● **What you will do**
Consider the listing below. Extract exactly the lines from the line containing "fp-row-count = 142" to the line containing "area_growth_syn_to_layout_pct = 30.7", both included.

● **Records**
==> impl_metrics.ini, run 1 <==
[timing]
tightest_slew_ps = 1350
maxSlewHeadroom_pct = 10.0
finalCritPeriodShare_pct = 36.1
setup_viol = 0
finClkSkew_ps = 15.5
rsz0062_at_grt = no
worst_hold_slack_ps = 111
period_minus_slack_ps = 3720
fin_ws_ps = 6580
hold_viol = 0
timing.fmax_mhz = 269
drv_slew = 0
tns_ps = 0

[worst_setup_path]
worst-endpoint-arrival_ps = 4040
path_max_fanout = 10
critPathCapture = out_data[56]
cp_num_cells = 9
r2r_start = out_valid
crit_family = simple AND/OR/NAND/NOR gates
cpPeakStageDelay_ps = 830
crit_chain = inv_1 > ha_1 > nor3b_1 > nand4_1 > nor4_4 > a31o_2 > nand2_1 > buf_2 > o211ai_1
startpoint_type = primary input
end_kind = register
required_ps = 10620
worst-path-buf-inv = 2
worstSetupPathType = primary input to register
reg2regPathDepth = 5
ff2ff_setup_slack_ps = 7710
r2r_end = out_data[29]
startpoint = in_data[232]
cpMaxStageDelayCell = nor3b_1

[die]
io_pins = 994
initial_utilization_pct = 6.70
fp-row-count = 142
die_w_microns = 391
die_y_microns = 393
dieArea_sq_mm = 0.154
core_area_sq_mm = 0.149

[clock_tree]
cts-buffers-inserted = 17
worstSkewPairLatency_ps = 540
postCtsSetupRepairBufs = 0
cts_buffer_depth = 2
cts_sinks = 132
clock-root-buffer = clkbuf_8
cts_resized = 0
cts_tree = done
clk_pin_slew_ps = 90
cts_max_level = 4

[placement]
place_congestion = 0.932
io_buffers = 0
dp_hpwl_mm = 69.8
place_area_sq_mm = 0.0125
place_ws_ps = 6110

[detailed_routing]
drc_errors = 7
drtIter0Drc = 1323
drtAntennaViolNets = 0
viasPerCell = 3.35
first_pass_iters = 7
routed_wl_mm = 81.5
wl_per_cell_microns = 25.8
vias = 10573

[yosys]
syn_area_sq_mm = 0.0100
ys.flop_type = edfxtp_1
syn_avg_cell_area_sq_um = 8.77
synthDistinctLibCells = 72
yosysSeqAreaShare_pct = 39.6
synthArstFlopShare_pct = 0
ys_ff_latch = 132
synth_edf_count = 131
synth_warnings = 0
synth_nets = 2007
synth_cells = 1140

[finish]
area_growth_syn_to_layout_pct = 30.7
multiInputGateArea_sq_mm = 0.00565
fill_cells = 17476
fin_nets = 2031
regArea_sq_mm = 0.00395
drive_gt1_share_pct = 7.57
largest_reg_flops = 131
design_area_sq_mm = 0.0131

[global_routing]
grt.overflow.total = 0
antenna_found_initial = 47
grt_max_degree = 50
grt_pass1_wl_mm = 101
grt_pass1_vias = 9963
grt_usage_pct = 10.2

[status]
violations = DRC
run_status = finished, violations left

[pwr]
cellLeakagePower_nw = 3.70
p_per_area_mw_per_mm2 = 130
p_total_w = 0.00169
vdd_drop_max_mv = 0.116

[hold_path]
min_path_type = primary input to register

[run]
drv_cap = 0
===== src/sfs_dp.sv =====
module sfs_dp #(
  parameter int CUSTOM_DEPTH = 16
) (
  input  logic               clk,
  input  logic               rst_n,
  input  sfs_pkg::ctl_cmd_t  cmd,
  input  sfs_pkg::in_item_t  in_data,
  input  logic               cfg_we,
  input  logic [2:0]         cfg_index,
  input  logic [31:0]        cfg_data,
  output sfs_pkg::out_item_t out_data
);
  import sfs_pkg::*;

  localparam int PW = (CUSTOM_DEPTH > 1) ? $clog2(CUSTOM_DEPTH) : 1;

  // configuration
  logic [7:0]  range_top_r, range_bottom_r;
  logic [15:0] interval_r;
  logic [8:0]  column_count_r;
  logic [16:0] u_step_r, v_step_r;
  logic [31:0] base_uv_r;
  logic [4:0]  custom_len_r;

  // sequencer state
  logic [7:0]  pat_r, pat_nxt;
  logic [2:0]  meth_r, meth_nxt;
  logic        rev_r, rev_nxt;
  logic [16:0] tc_r, tc_nxt;
  logic [PW-1:0] pos_r, pos_nxt;

  in_item_t    item_r;
  logic [7:0]  rd_data;
  logic        tbl_we;

  // divider and products
  logic [7:0]  q_r;
  logic [8:0]  rem_r;
  logic [24:0] pu_r, pv_r;

  logic [7:0]  inc, dec, shown;
  logic [16:0] tc_inc;
  logic [8:0]  len9, next9, cols;
  logic [9:0]  trial;
  logic [25:0] sum_u, sum_v;

  always_ff @(posedge clk) begin
    if (!rst_n) begin
      range_top_r    <= 8'd0;
      range_bottom_r <= 8'd0;
      interval_r     <= 16'd1;
      column_count_r <= 9'd1;
      u_step_r       <= 17'd65536;
      v_step_r       <= 17'd65536;
      base_uv_r      <= 32'd0;
      custom_len_r   <= 5'd0;
    end else if (cfg_we) begin
      case (cfg_index)
        REG_RANGE_TOP:    range_top_r    <= cfg_data[7:0];
        REG_RANGE_BOTTOM: range_bottom_r <= cfg_data[7:0];
        REG_INTERVAL:     interval_r     <= cfg_data[15:0];
        REG_COLUMN_COUNT: column_count_r <= cfg_data[8:0];
        REG_U_STEP:       u_step_r       <= cfg_data[16:0];
        REG_V_STEP:       v_step_r       <= cfg_data[16:0];
        REG_BASE_UV:      base_uv_r      <= cfg_data;
        REG_CUSTOM_LEN:   custom_len_r   <= cfg_data[4:0];
        default: ;
      endcase
    end
  end

  sfs_ram #(
    .WIDTH (8),
    .DEPTH (CUSTOM_DEPTH)
  ) u_tbl (
    .clk   (clk),
    .we    (tbl_we),
    .waddr (PW'(item_r.table_index)),
    .wdata (item_r.pattern),
    .raddr (pos_r),
    .rdata (rd_data)
  );

  assign inc    = pat_r + 8'd1;
  assign dec    = pat_r - 8'd1;
  assign tc_inc = (tc_r != TICK_MAX) ? tc_r + 17'd1 : tc_r;
  assign len9   = (9'(custom_len_r) > 9'(CUSTOM_DEPTH)) ? 9'(CUSTOM_DEPTH)
                                                        : 9'(custom_len_r);
  assign next9  = 9'(pos_r) + 9'd1;

  always_comb begin
    pat_nxt  = pat_r;
    meth_nxt = meth_r;
    rev_nxt  = rev_r;
    tc_nxt   = tc_r;
    pos_nxt  = pos_r;
    tbl_we   = 1'b0;
    if (cmd.exec) begin
      case (item_r.mode)
        MODE_TICK: begin
          tc_nxt = tc_inc;
          if (meth_r != METH_STOP && {1'b0, interval_r} < tc_inc) begin
            tc_nxt = '0;
            case (meth_r)
              METH_FWD_LOOP: pat_nxt = (range_bottom_r > pat_r) ? inc : range_top_r;
              METH_REV_LOOP: pat_nxt = (range_top_r < pat_r) ? dec : range_bottom_r;
              METH_FWD_ONCE: begin
                if (range_bottom_r > pat_r) begin
                  pat_nxt = inc;
                end else begin
                  pat_nxt  = range_bottom_r;
                  meth_nxt = METH_STOP;
                end
              end
              METH_REV_ONCE: begin
                if (range_top_r < pat_r) begin
                  pat_nxt = dec;
                end else begin
                  pat_nxt  = range_top_r;
                  meth_nxt = METH_STOP;
                end
              end
              METH_OSC: begin
                if (rev_r) begin
                  if (range_top_r < pat_r) begin
                    pat_nxt = dec;
                  end else begin
                    pat_nxt = inc;
                    rev_nxt = 1'b0;
                  end
                end else begin
                  if (range_bottom_r > pat_r) begin
                    pat_nxt = inc;
                  end else begin
                    pat_nxt = dec;
                    rev_nxt = 1'b1;
                  end
                end
              end
              METH_CUST_LOOP, METH_CUST_ONCE: begin
                if (len9 != 9'd0) begin
                  pat_nxt = (9'(pos_r) < 9'(CUSTOM_DEPTH)) ? rd_data : 8'd0;
                  pos_nxt = PW'(next9);
                  if (next9 >= len9) begin
                    pos_nxt = '0;
                    if (meth_r == METH_CUST_ONCE) begin
                      meth_nxt = METH_STOP;
                    end
                  end
                end
              end
              default: ;
            endcase
          end
        end
        MODE_START: begin
          meth_nxt = item_r.method;
          rev_nxt  = 1'b0;
        end
        MODE_SET: begin
          pat_nxt = item_r.pattern;
        end
        MODE_WRITE: begin
          tbl_we = (9'(item_r.table_index) < 9'(CUSTOM_DEPTH));
        end
        default: ;
      endcase
    end
  end

  assign shown = (item_r.mode == MODE_LOOKUP) ? item_r.pattern : pat_nxt;

  always_ff @(posedge clk) begin
    if (!rst_n) begin
      pat_r  <= 8'd0;
      meth_r <= METH_FWD_LOOP;
      rev_r  <= 1'b0;
      tc_r   <= '0;
      pos_r  <= '0;
    end else begin
      pat_r  <= pat_nxt;
      meth_r <= meth_nxt;
      rev_r  <= rev_nxt;
      tc_r   <= tc_nxt;
      pos_r  <= pos_nxt;
    end
  end

  // restoring divide: q = pattern / cols, rem = pattern % cols
  assign cols  = (column_count_r == 9'd0) ? 9'd1 : column_count_r;
  assign trial = {rem_r, q_r[7]};

  always_ff @(posedge clk) begin
    if (cmd.load) begin
      item_r <= in_data;
    end
    if (cmd.exec) begin
      q_r   <= shown;
      rem_r <= '0;
    end else if (cmd.div_step) begin
      if (trial >= {1'b0, cols}) begin
        rem_r <= 9'(trial - {1'b0, cols});
        q_r   <= {q_r[6:0], 1'b1};
      end else begin
        rem_r <= trial[8:0];
        q_r   <= {q_r[6:0], 1'b0};
      end
    end
    if (cmd.mul) begin
      pu_r <= 25'(rem_r[7:0]) * 25'(u_step_r);
      pv_r <= 25'(q_r) * 25'(v_step_r);
    end
  end

  // q_r still holds the displayed pattern's row after the divide
  assign sum_u = 26'(base_uv_r[31:16]) + 26'(pu_r);
  assign sum_v = 26'(base_uv_r[15:0]) + 26'(pv_r);

  always_ff @(posedge clk) begin
    if (cmd.fin) begin
      out_data.current_pattern <= item_r.mode == MODE_LOOKUP ? item_r.pattern : pat_r;
      out_data.tex_u           <= (sum_u > 26'(UV_MAX)) ? UV_MAX : sum_u[16:0];
      out_data.tex_v           <= (sum_v > 26'(UV_MAX)) ? UV_MAX : sum_v[16:0];
      out_data.animating       <= (meth_r != METH_STOP);
    end
  end

endmodule
**src/design/btos_pkg.sv**
```systemverilog
// Package for the buffered trace solver: widths, mode codes and word types.
// Used by the in/out channel interfaces, the weight divider and top level.
package btos_pkg;
	localparam int FLOWS = 32;
	localparam int FLOW_W = 5;
	localparam int ADDR_W = (FLOWS > 1) ? $clog2(FLOWS) : 1;
	localparam int WBITS = 24;
	localparam logic [1:0] MODE_FULL = 2'd0;
	localparam logic [1:0] MODE_NO_RED = 2'd1;
	localparam logic [1:0] MODE_RED_ONLY = 2'd2;

	typedef struct packed {
		logic [FLOW_W-1:0] flow_index;
		logic first_frame;
		logic [23:0] frame_interval;
		logic [23:0] time_constant;
		logic signed [15:0] buffer_ratio;
		logic signed [31:0] red_sample;
		logic signed [31:0] blue_sample;
	} in_word_t;

	typedef struct packed {
		logic [FLOW_W-1:0] flow_tag;
		logic signed [31:0] trace_value;
		logic saturated;
	} out_word_t;

	typedef struct packed {
		logic signed [31:0] last_output;
		logic signed [31:0] last_red;
		logic signed [31:0] last_blue;
	} hist_t;
endpackage

```
**src/design/btos_div.sv**
```systemverilog
// Restoring divider for the weight w = round(2 tau 2^24 / (2 tau + dt)).
// Depends on btos_pkg; one quotient bit per cycle.
module btos_div (
	input logic clk,
	input logic arst_n,
	input logic start,
	input logic [23:0] tau,
	input logic [23:0] dt,
	output logic done,
	output logic [24:0] quot
);
	import btos_pkg::*;

	logic [25:0] den_q;
	logic [50:0] num_q;
	logic [26:0] rem_q;
	logic [24:0] quot_q;
	logic [5:0] cnt_q;
	logic busy_q;
	logic [26:0] trial;
	logic [26:0] diff;

	assign trial = {rem_q[25:0], num_q[50]};
	assign diff = trial - {1'b0, den_q};

	always_ff @(posedge clk or negedge arst_n) begin
		if (!arst_n) begin
			busy_q <= 1'b0;
			done <= 1'b0;
			cnt_q <= '0;
		end else begin
			done <= 1'b0;
			if (start) begin
				busy_q <= 1'b1;
				cnt_q <= 6'd51;
			end else if (busy_q) begin
				cnt_q <= cnt_q - 6'd1;
				if (cnt_q == 6'd1) begin
					busy_q <= 1'b0;
					done <= 1'b1;
				end
			end
		end
	end

	always_ff @(posedge clk) begin
		if (start) begin
			den_q <= {1'b0, tau, 1'b0} + {2'b0, dt};
			num_q <= {2'b0, tau, 25'd0} + {27'd0, tau} + {28'd0, dt[23:1]};
			rem_q <= '0;
			quot_q <= '0;
		end else if (busy_q) begin
			num_q <= {num_q[49:0], 1'b0};
			if (!diff[26]) begin
				rem_q <= diff;
				quot_q <= {quot_q[23:0], 1'b1};
			end else begin
				rem_q <= trial;
				quot_q <= {quot_q[23:0], 1'b0};
			end
		end
	end

	assign quot = quot_q;
endmodule

```
**config.mk**
```make
export PLATFORM = sky130hd
export DESIGN_NAME = btos_div
export DESIGN_NICKNAME = d
export VERILOG_FILES = /design/src/design/btos_pkg.sv /design/src/design/btos_div.sv
export SDC_FILE = /design/constraint.sdc
export NUM_CORES = 1
export LEC_CHECK = 0
export BUFFER_PORTS_ARGS = -buffer_cell sky130_fd_sc_hd__buf_4
export CAP_MARGIN = 20
export CORE_UTILIZATION = 60
export DETAILED_ROUTE_END_ITERATION = 10
export PLACE_DENSITY_LB_ADDON = 0.25
export SLEW_MARGIN = 25
export SYNTH_ARGS = -nofsm -noshare
export SYNTH_HDL_FRONTEND = slang
export SYNTH_SLANG_ARGS = --single-unit
```
**constraint.sdc**
```tcl
create_clock -name clk -period 4.1 [get_ports clk]
set_clock_uncertainty 0.15 [all_clocks]
set_input_delay 0.82 -clock clk [delete_from_list [all_inputs] [get_ports clk]]
set_output_delay 0.82 -clock clk [all_outputs]
set_load 0.01 [all_outputs]
```
==> results of run 1 <==
-- placed cells by master (no fill, tap or decap), drive strengths merged, types with 4 or more instances in the layout --
cell type and count:
buf 81, edfxtp 77, nor2 76, ha 51
dfxtp 51, o21ai 47, mux2 46, inv 46
a21oi 44, nand2 42, xnor2 32, nand3 25
mux2i 25, a311oi 19, clkbuf 19, a21o 16
nand2b 12, xor2 10, nor2b 10, o21a 10
nor3 9, and2 9, dfrtp 8, a31oi 7
nor4 6, or3 6, clkinv 6, nand4 5
a211oi 5, o2111ai 5, o31ai 5, and3 4
a41oi 4, o22ai 4, o221ai 4
-- stage by stage --
stage	util [%]	setup slack (ps)
floorplan	-	866.5
global placement	66.68	540.5
detailed placement	66.68	453.9
CTS	71.06	648.3
global route	71.14	439.7
finish	71.14	626.9
-- power groups by stage --
stage | logic, mW | registers, mW | clock network, mW
after floorplan | 1.55 | 1.85 | 0
after global placement | 1.92 | 1.90 | 0
after detailed placement | 1.96 | 1.91 | 0
after CTS | 1.99 | 1.89 | 1.55
after global routing | 2.23 | 1.91 | 1.59
final | 2.03 | 1.89 | 1.52
-- flip-flops by register name (all words and copies together) (netlist names) --
register and flops:
busy_q 1, cnt_q 6, den_q 26, done 1, num_q 51, quot 25, rem_q 26
-- how the worst max path moves through the flow --
stage / endpoint / depth (start not counted) / from / slack [ps]
floorplan: num_q[22] / 10 / tau[0] / 870
global placement: num_q[22] / 10 / tau[9] / 540
detailed placement: num_q[22] / 11 / tau[0] / 450
CTS: rem_q[16] / 11 / den_q[0] / 650
global route: rem_q[16] / 11 / den_q[0] / 440
finish: rem_q[13] / 11 / den_q[0] / 630
-- cells by family (layout without fill, tap and decap cells) --
logic type               Yosys count  count (layout)
flip-flops                       136             136
XOR/XNOR                          42              42
AO/OA/AOI/OAI                    201             201
AND/OR/NAND/NOR                  212             212
buffers and inverters             74             156
multiplexers                      71              71
adder cells (fa/ha/maj)           53              53
-- worst max-delay path: cells and delay by family (launching register included) --
kind	cells	cell delay, ps
compound gates	5	1170
fa+ha+maj	2	640
buf+inv	1	260
flops	1	380
mux	1	480
simple gates	2	260
-- layer usage --
layer / global-route usage [%] / wire length, um / up-vias
li1: - / - / 3080
met1: 35.19 / 8468 / 3016
met2: 46.21 / 8848 / 206
met3: 5.281 / 747 / 38
met4: 10.42 / 389 / 0
met5: 0 / 0 / -
-- final cells by class --
class,instances,area share (%)
Inverter,43,1.720
Clock inverter,13,1.547
Multi-Input combinational cell,579,45.49
Tap cell,176,2.347
Sequential cell,136,37.67
Clock buffer,19,4.613
Timing Repair Buffer,81,6.613
==> impl_metrics.toml, run 1 <==
[power]
p_total_mw = 5.440
power_density_mw_per_mm2 = 579.7
combPwrFrac_pct = 37.3
power_leakage_nw = 4.039
p_clk_share_pct = 28.0
vdd_drop_max_uv = 440.9
intPower_mw = 3.506
power_frac_seq_pct = 34.7
power.switching_fraction_pct = 35.54
p_sw_mw = 1.933

[critical_path]
reg2reg_from = "den_q[0]"
cp_slowest_stage_delay_ps = 480
rr_worst_depth = 11
worstPathCellList = "ha_1 -> fa_1 -> nor2b_1 -> o31a_1 -> o221ai_2 -> o21a_4 -> o22ai_4 -> mux2i_4 -> buf_4 -> nand3_1 -> a311oi_1"
cp_data_arrival_time_ps = 3640
startpoint_type = "flip-flop"
path_class = "flip-flop to flip-flop"
cp_max_fo = 11
cp.required_ps = 4270
cp_slowest_cell = "mux2i_4"
endpoint_kind = "flip-flop"
r2r_setup_slack_ps = 630
reg2reg_to = "rem_q[13]"

[timing]
setup-violations-final = 0
fin_setup_tns_ps = 0
hold_ws_ps = 59.88
finalMaxSlewViolations = 0
timing.fmax_mhz = 287.9
rsz0062_at_grt = "false"
fin_crit_sh_pct = 84.71
tightestPinTransition_ps = 732.6
hold_viol = 0
fin_crit_ps = 3473
max_slew_margin_pct = 51.04

[floorplan]
start_util_pct = 61.32
die-area_mm2 = 0.01395
core-area_mm2 = 0.01319
pin_count = 77
rows = 42
die_h_um = 118.1
die_w_um = 118.1

[layout]
final_cell_count_no_fill = 1047
diodes = 0
drive_gt1_share_pct = 20.55
fillers = 964
multiInputGateArea_mm2 = 0.004269
finalInstanceArea_mm2 = 0.009384
final_net_count = 962
ff_latch_area_mm2 = 0.003535
syn2layout_area_growth_pct = 16.03

[synth]
synth_top_family_by_area = "compound AO/OA/AOI/OAI gates"
synthTopCellsByCount = "edfxtp_1 (77), nor2_1 (76), dfxtp_1 (51), ha_1 (51), mux2_2 (45)"
synth.distinct_cells = 75
synthXorXnorAreaFrac_pct = 4.548
seq_area_frac_synth_pct = 43.69
synth_area_mm2 = 0.008088
yosysMostFrequentCell = "edfxtp_1"
synthCells = 789
synth_compound_area_share_pct = 17.50
synth.avg_cell_area_um2 = 10.25
synth_area_leaders = "edfxtp_1 (29%), dfxtp_1 (13%), ha_1 (7.9%), mux2_2 (6.3%), nor2_1 (3.5%)"
synth-seq-cells = 136
synth_top_area_share_pct = 28.59
syn-num-nets = 893
synth_top_area_cell = "edfxtp_1"
synthAdderAreaFrac_pct = 8.385
synthFlopType = "edfxtp_1"
ys_warn_count = 0
synthSimpleGateAreaFrac_pct = 12.44
synth_edf_count = 77
async_flop_share_pct = 5.882
synthMuxAreaShare_pct = 9.700

[route]
viasPerCell = 6.055
wl_um = 18450
drc = 0
drt_iter0_drc = 357
wl_per_cell_um = 17.62
ant_nets = 0
vias = 6340
drt_pass1_iterations = 5

[clock_network]
clk_pin_slew_worst_paths_ps = 60
clock_path_buffers = 2
clock-sinks = 136
numCtsBuffers = 17
cts_tree = "done"
clock_latency_ps = 430
cts_root_buffer = "clkbuf_16"
postCtsResizedCells = 0
ctsHoldBuffers = 0
post_cts_buffers = 0
cts_max_level = 4

[global_route]
grt_pass1_vias = 6216
grt_overflow = 0
grt_usage_pct = 27.55
grt_pass1_wl_um = 30320
antenna_found_initial = 0
grt_max_degree = 93

[outcome]
status = "complete, no violations"

[hold_path]
hp-class = "input pin to async pin"

[place]
io_buffer_count = 76
place.gp.congestion = 0.8964
dpl_cell_area_mm2 = 0.008795
hpwl_um = 12820
place_inst = 1015

[flow_run]
cap_violations = 0
No activity file was read; power rests on OpenSTA's default activity.
==> inputs of run 2 (changes only) <==
Clock period 4.1 ns to 3.2 ns, I/O delays scaled along.
==> run 2 against run 1 <==
  * Sequential power rose by 28%
  * Register-to-register slack got worse by 590 ps
  * Critical path type unchanged
  * Critical path depth rose by 1
  * Sequential cell count did not move
  * Highest routed layer unchanged
  * Largest power group unchanged
  * Worst hold slack improved by 190 ps
  * Count of clock-buffer cells in the layout rose by 5
  * Die area did not move
==> impl_metrics.toml, run 2 (same netlist as run 1, synthesis figures left out) <==
[global_route]
grt_max_degree = 108
grt_pass1_vias = 6359
grt_usage_pct = 27.73
grt_pass1_wl_um = 30670
antenna_found_initial = 0
grt_overflow = 0

[place]
dpl_cell_area_mm2 = 0.008951
hpwl_um = 12980
io_buffer_count = 76
place_inst = 1035
place.gp.congestion = 0.9005
dpl_worst_slack_ps = -217.0

[timing]
fin_crit_ps = 3167
hold_viol = 0
rsz0062_at_grt = "true"
finalWorstSetupSlack_ps = 32.57
max_slew_margin_pct = 57.12
tightestPinTransition_ps = 640.9
setup-violations-final = 0
finalMaxSlewViolations = 0
timing.fmax_mhz = 315.7
hold_ws_ps = 246.2
fin_crit_sh_pct = 98.98

[layout]
drive_gt1_share_pct = 23.07
final_net_count = 984
fillers = 945
syn2layout_area_growth_pct = 18.73
diodes = 0
final_util_pct = 72.80
multiInputGateArea_mm2 = 0.004297
mostFrequentLayoutCells = "buf_4 (97), edfxtp_1 (77), nor2_1 (75)"
layout_commonest_cell = "buf_4"
top_register = "num_q"
top_regs = "num_q: 51 flops, den_q: 26 flops, rem_q: 26 flops"
largest_reg_flops = 51
final_cell_count_no_fill = 1069
finalInstanceArea_mm2 = 0.009603
ff_latch_area_mm2 = 0.003535

[floorplan]
core-area_mm2 = 0.01319
rows = 42
start_util_pct = 61.32
die_w_um = 118.1
die-area_mm2 = 0.01395
die_h_um = 118.1
pin_count = 77

[route]
vias = 6459
drt_pass1_iterations = 5
viasPerCell = 6.042
drt_iter0_drc = 352
drc = 0
wl_um = 18920
wl_per_cell_um = 17.70
ant_nets = 0

[power]
vdd_drop_max_uv = 468.4
power_density_mw_per_mm2 = 734.5
power_leakage_nw = 4.150

[clock_network]
clock_latency_ps = 420
cts_tree = "done"
clock_path_buffers = 2
cts_root_buffer = "clkbuf_16"
clock-sinks = 136
clk_pin_slew_worst_paths_ps = 60
post_cts_buffers = 0
cts_max_level = 4
numCtsBuffers = 17

[critical_path]
path_class = "flip-flop to flip-flop"
cp_max_fo = 6
cp.required_ps = 3370
cp_data_arrival_time_ps = 3340
endpoint_kind = "flip-flop"
startpoint_type = "flip-flop"

[hold_path]
hp-class = "input pin to flip-flop"

[outcome]
status = "complete, no violations"

[flow_run]
cap_violations = 0
==> run 2: cell types whose count changed in the layout (fill, tap and decap cells not counted), sizes merged <==
cell,before,now
clkinv,6,5
buf,81,102
bufinv,2,0
dlygate4sd3,0,1
inv,46,43
clkinvlp,2,3
clkbuf,19,24
==> run 2: through the flow <==
step                TNS [ps]  total power [mW]
CTS                        0             6.980
detailed placement    -763.0             5.031
global route          -711.1             7.416
global placement      -458.4             4.944
finish                     0             7.053
floorplan                  0             4.362
==> run 2: layout make-up <==
| class | count | share of cell area (%) |
|---|---|---|
| clock inverters | 8 | 0.6124 |
| repair buffers | 103 | 8.391 |
| well taps | 176 | 2.293 |
| inverters | 43 | 1.681 |
| multi-input cells | 579 | 44.74 |
| clock buffers | 24 | 5.472 |
| flip-flops and latches | 136 | 36.81 |
==> run 2: power breakdown <==
| group | internal, mW | switching [mW] | total [mW] |
|---|---|---|---|
| sequential | 2.22 | 0.205 | 2.42 |
| clock | 1.15 | 0.771 | 1.93 |
| combinational | 1.20 | 1.51 | 2.71 |
==> run 2: routing by layer <==
metal  wire (um)  global-route usage, %
met1        8290                  35.82
met2        9031                  45.40
met3        1014                  4.700
met4         581                  12.98
met5           0                      0
==> run 2: final timing paths <==
| kind | startpoint | to | slack, ps | cells past startpoint |
|---|---|---|---|---|
| setup reg to reg | num_q[50] | rem_q[19] | 30 | 12 |
| setup / recovery | num_q[50] | rem_q[19] | 30 | 12 |
| hold reg to reg | rem_q[4] | rem_q[4] | 350 | 2 |
| max in group asynchronous | arst_n | busy_q | 2320 | 2 |
| min in group asynchronous | arst_n | done | 430 | 2 |
| hold / removal | dt[0] | den_q[0] | 250 | 1 |
==> run 2: critical path, stage by stage (launching register included) <==
cell      delay, ps
edfxtp_1        390
inv_1            80
ha_2            200
fa_2            370
nor2b_2         160
o31a_1          200
o221ai_2        130
o21a_4          280
o22ai_4         190
mux2i_4         360
buf_2           240
nand3_1          90
a311oi_1        250
==> run 2: repair_timing <==
item / CTS / global route
gates resized for setup: 0 / 13
endpoints found under the hold margin: 8 / 0
setup endpoints to repair: 0 / 29
hold buffers: 1 / 0
### src/hdl/salru_pkg.sv
// Shared types and constants of the size-aware LRU-2 admission filter.
// Used by salru_cell and by the top level size_aware_lru2_admission.
package salru_pkg;

  localparam int unsigned CACHE_ENTRIES   = 64;
  localparam int unsigned HISTORY_ENTRIES = 128;
  localparam int unsigned CCNT_W = $clog2(CACHE_ENTRIES + 1);
  localparam int unsigned HCNT_W = $clog2(HISTORY_ENTRIES + 1);

  localparam int unsigned KEY_W  = 32;
  localparam int unsigned SIZE_W = 24;
  localparam int unsigned CNT_W  = 48;
  localparam int unsigned CAP_W  = 32;
  localparam int unsigned FAC_W  = 4;
  localparam int unsigned CUSED_W = 33;
  localparam int unsigned HUSED_W = 36;

  localparam logic [CNT_W-1:0] CNT_MAX = '1;
  localparam logic [7:0]       EV_MAX  = '1;

  // Configuration register indexes.
  localparam logic REG_CAPACITY = 1'b0;
  localparam logic REG_FACTOR   = 1'b1;

  typedef enum logic [1:0] {
    ACT_PROMOTE = 2'd0,
    ACT_CACHE   = 2'd1,
    ACT_HISTORY = 2'd2,
    ACT_DROP    = 2'd3
  } action_e;

  // Operation applied to every cell of one list in a cycle.
  typedef enum logic [1:0] {
    OP_HOLD    = 2'd0,
    OP_PROMOTE = 2'd1,
    OP_POP     = 2'd2,
    OP_PUSH    = 2'd3
  } op_e;

  typedef struct packed {
    logic              valid;
    logic [KEY_W-1:0]  key;
    logic [SIZE_W-1:0] size;
  } entry_t;

endpackage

● **Completed task**
fp-row-count = 142
die_w_microns = 391
die_y_microns = 393
dieArea_sq_mm = 0.154
core_area_sq_mm = 0.149

[clock_tree]
cts-buffers-inserted = 17
worstSkewPairLatency_ps = 540
postCtsSetupRepairBufs = 0
cts_buffer_depth = 2
cts_sinks = 132
clock-root-buffer = clkbuf_8
cts_resized = 0
cts_tree = done
clk_pin_slew_ps = 90
cts_max_level = 4

[placement]
place_congestion = 0.932
io_buffers = 0
dp_hpwl_mm = 69.8
place_area_sq_mm = 0.0125
place_ws_ps = 6110

[detailed_routing]
drc_errors = 7
drtIter0Drc = 1323
drtAntennaViolNets = 0
viasPerCell = 3.35
first_pass_iters = 7
routed_wl_mm = 81.5
wl_per_cell_microns = 25.8
vias = 10573

[yosys]
syn_area_sq_mm = 0.0100
ys.flop_type = edfxtp_1
syn_avg_cell_area_sq_um = 8.77
synthDistinctLibCells = 72
yosysSeqAreaShare_pct = 39.6
synthArstFlopShare_pct = 0
ys_ff_latch = 132
synth_edf_count = 131
synth_warnings = 0
synth_nets = 2007
synth_cells = 1140

[finish]
area_growth_syn_to_layout_pct = 30.7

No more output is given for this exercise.